I feel bad hijacking the threads of others, without introducing myself to the forum properly. It is terribly bad mannered on my part, and I apologize. I'm not certain why I am here, other than "this forum applies to me in many ways".
I am an addict. I'm not sure if I have specific addictions, but I get addicted to things. Compulsive would probably be more accurate, but I can safely stick with addict. I am an addict with variable levels of self-control - sometimes my addictions just "stop". Sometimes, I have needed to be "shocked" out of them. Sometimes, I can control them to a degree. If there is yo-yo dieting (addictive eating with dry spells between?), then there must be yo-yo lots of things.

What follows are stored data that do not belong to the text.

`src/rtl/alu_arbiter.sv`:
```
// alu_arbiter: two-requester round-robin front end for a single shared, externally attached ALU.
// Operands are latched on accept, and the result is held until the owning requester takes it.
module alu_arbiter #(
    parameter int REG_WIDTH  = 32,
    parameter int MUL_CYCLES = 3
) (
    input  logic                   clk,
    input  logic                   rst_n,
    input  logic [1:0]             req_valid,
    output logic [1:0]             req_ready,
    input  logic [7:0]             req_ctl,
    input  logic [2*REG_WIDTH-1:0] req_a,
    input  logic [2*REG_WIDTH-1:0] req_b,
    output logic [1:0]             rsp_valid,
    input  logic [1:0]             rsp_ready,
    output logic [REG_WIDTH-1:0]   rsp_data,
    output logic                   rsp_lt,
    output logic [3:0]             alu_ctl,
    output logic [REG_WIDTH-1:0]   alu_a,
    output logic [REG_WIDTH-1:0]   alu_b,
    input  logic [REG_WIDTH-1:0]   alu_out,
    input  logic                   alu_lt,
    output logic                   busy
);
    typedef enum logic [1:0] {IDLE, EXEC, RESP} state_t;

    localparam logic [3:0] MUL_OP   = 4'b1000;
    localparam logic [3:0] MUL_LAST = 4'(MUL_CYCLES - 1);

    state_t               state_q;
    logic                 ptr_q;
    logic                 owner_q;
    logic [3:0]           cnt_q;
    logic [3:0]           ctl_q;
    logic [REG_WIDTH-1:0] a_q;
    logic [REG_WIDTH-1:0] b_q;
    logic [REG_WIDTH-1:0] data_q;
    logic                 lt_q;

    logic [1:0]           grant;
    logic [3:0]           sel_ctl;
    logic [REG_WIDTH-1:0] sel_a;
    logic [REG_WIDTH-1:0] sel_b;

    // Contention is resolved by the pointer; a lone requester always wins.
    always_comb begin
        grant     = (req_valid == 2'b11) ? (ptr_q ? 2'b10 : 2'b01) : req_valid;
        req_ready = (state_q == IDLE) ? grant : 2'b00;
        sel_ctl   = req_ready[1] ? req_ctl[7:4] : req_ctl[3:0];
        sel_a     = req_ready[1] ? req_a[2*REG_WIDTH-1:REG_WIDTH] : req_a[REG_WIDTH-1:0];
        sel_b     = req_ready[1] ? req_b[2*REG_WIDTH-1:REG_WIDTH] : req_b[REG_WIDTH-1:0];
    end

    always_ff @(posedge clk or negedge rst_n) begin
        if (!rst_n) begin
            state_q <= IDLE;
            ptr_q   <= 1'b0;
            owner_q <= 1'b0;
            cnt_q   <= 4'd0;
            ctl_q   <= 4'd0;
            a_q     <= '0;
            b_q     <= '0;
            data_q  <= '0;
            lt_q    <= 1'b0;
        end else begin
            case (state_q)
                IDLE: if (|req_ready) begin
                    ctl_q   <= sel_ctl;
                    a_q     <= sel_a;
                    b_q     <= sel_b;
                    owner_q <= req_ready[1];
                    cnt_q   <= (sel_ctl == MUL_OP) ? MUL_LAST : 4'd0;
                    state_q <= EXEC;
                end
                EXEC: if (cnt_q == 4'd0) begin
                    data_q  <= alu_out;
                    lt_q    <= alu_lt;
                    state_q <= RESP;
                end else begin
                    cnt_q <= cnt_q - 4'd1;
                end
                RESP: if (rsp_ready[owner_q]) begin
                    ptr_q   <= ~owner_q;
                    state_q <= IDLE;
                end
                default: state_q <= IDLE;
            endcase
        end
    end

    assign rsp_valid = (state_q == RESP) ? (owner_q ? 2'b10 : 2'b01) : 2'b00;
    assign rsp_data  = data_q;
    assign rsp_lt    = lt_q;
    assign alu_ctl   = ctl_q;
    assign alu_a     = a_q;
    assign alu_b     = b_q;
    assign busy      = (state_q != IDLE);
endmodule
```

To what am I addicted? Anything. Anything that takes me from reality to fantasy. Anything that pushes boundaries. Anything that wastes time. Bad things. Sexual things, too. Baruch Hashem, not drugs - I thank Hashem for the fortitude that kept me well away from those, because I would have been a very easy victim. In the past, my compulsive behavior led to real-life encounters that were damaging to all concerned. I got caught, I dealt with the symptoms and some of the causes, and moved "on" to significantly lighter issurim (in terms of damage), such as encounters with myself. This (of course) didn't last, and I went back to full-scale sexual depravity. OK - I suppose I could have done worse, but certainly not by much.
Compulsive behavior. Addiction. For me, it was "stuff I just couldn't stop myself doing, even though I knew it was wrong and had consequences". The theme was helplessness. It still is - I can feel it, like the darker side of "Ki karov aylecha". Even in the depths of depravity, Hashem is a breath away. Even on the high of recovery, the abyss is similarly but a breath away. I am not recovered - it is even questionable whether I am recovering. What I know is that I am not doing things I should not be doing, in previous quality or quantities.

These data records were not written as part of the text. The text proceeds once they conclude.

--- src/flat_wrapper.sv ---
// flat-port wrapper written by rule: the top's interface ports become plain ports
module palette_fade_lut_flat 
#(
  parameter int INDEX_W  = 4,
  parameter int COLOR_W  = 4,
  parameter int LVL_W    = 4,
  parameter int STEP_DIV = 65536
)
  (clk, reset, b_pix_valid, b_index, b_wr_en, b_wr_addr, b_wr_data, b_fade_out_start, b_fade_in_start, b_red, b_green, b_blue, b_rgb_valid, b_fade_busy, b_fade_done);
  palette_fade_lut_if #(.INDEX_W(INDEX_W), .COLOR_W(COLOR_W)) b_i ();
  input logic clk;
  input logic reset;
  input wire logic [$bits(b_i.pix_valid)-1:0] b_pix_valid;
  input wire logic [$bits(b_i.index)-1:0] b_index;
  input wire logic [$bits(b_i.wr_en)-1:0] b_wr_en;
  input wire logic [$bits(b_i.wr_addr)-1:0] b_wr_addr;
  input wire logic [$bits(b_i.wr_data)-1:0] b_wr_data;
  input wire logic [$bits(b_i.fade_out_start)-1:0] b_fade_out_start;
  input wire logic [$bits(b_i.fade_in_start)-1:0] b_fade_in_start;
  output wire logic [$bits(b_i.red)-1:0] b_red;
  output wire logic [$bits(b_i.green)-1:0] b_green;
  output wire logic [$bits(b_i.blue)-1:0] b_blue;
  output wire logic [$bits(b_i.rgb_valid)-1:0] b_rgb_valid;
  output wire logic [$bits(b_i.fade_busy)-1:0] b_fade_busy;
  output wire logic [$bits(b_i.fade_done)-1:0] b_fade_done;
  assign b_i.pix_valid = b_pix_valid;
  assign b_i.index = b_index;
  assign b_i.wr_en = b_wr_en;
  assign b_i.wr_addr = b_wr_addr;
  assign b_i.wr_data = b_wr_data;
  assign b_i.fade_out_start = b_fade_out_start;
  assign b_i.fade_in_start = b_fade_in_start;
  assign b_red = b_i.red;
  assign b_green = b_i.green;
  assign b_blue = b_i.blue;
  assign b_rgb_valid = b_i.rgb_valid;
  assign b_fade_busy = b_i.fade_busy;
  assign b_fade_done = b_i.fade_done;
  palette_fade_lut #(.INDEX_W(INDEX_W), .COLOR_W(COLOR_W), .LVL_W(LVL_W), .STEP_DIV(STEP_DIV)) u_core (.clk(clk), .reset(reset), .b(b_i));
endmodule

Ever switch on a light switch on Shabbos, then think "oh, damn", switch it off, and think "double-damn"? Ever let your feet take you somewhere on auto-pilot, then realize you're not where you should be? That's what my compulsion was. Sit down, switch on, and before I'd thought about it, I'd have my webcam on, and my trousers around my ankles. OK, that might have been the exception and not the rule, but I just "did" it. And you know what? It wasn't necessarily for the "buzz". It's just what I did. It was part of me. No thought required. Complex actions, including thoughts and planning became auto-pilot things for me. And it's still there - I know it. I can feel it. Ki karov aylecha... It goes both ways, for an addict.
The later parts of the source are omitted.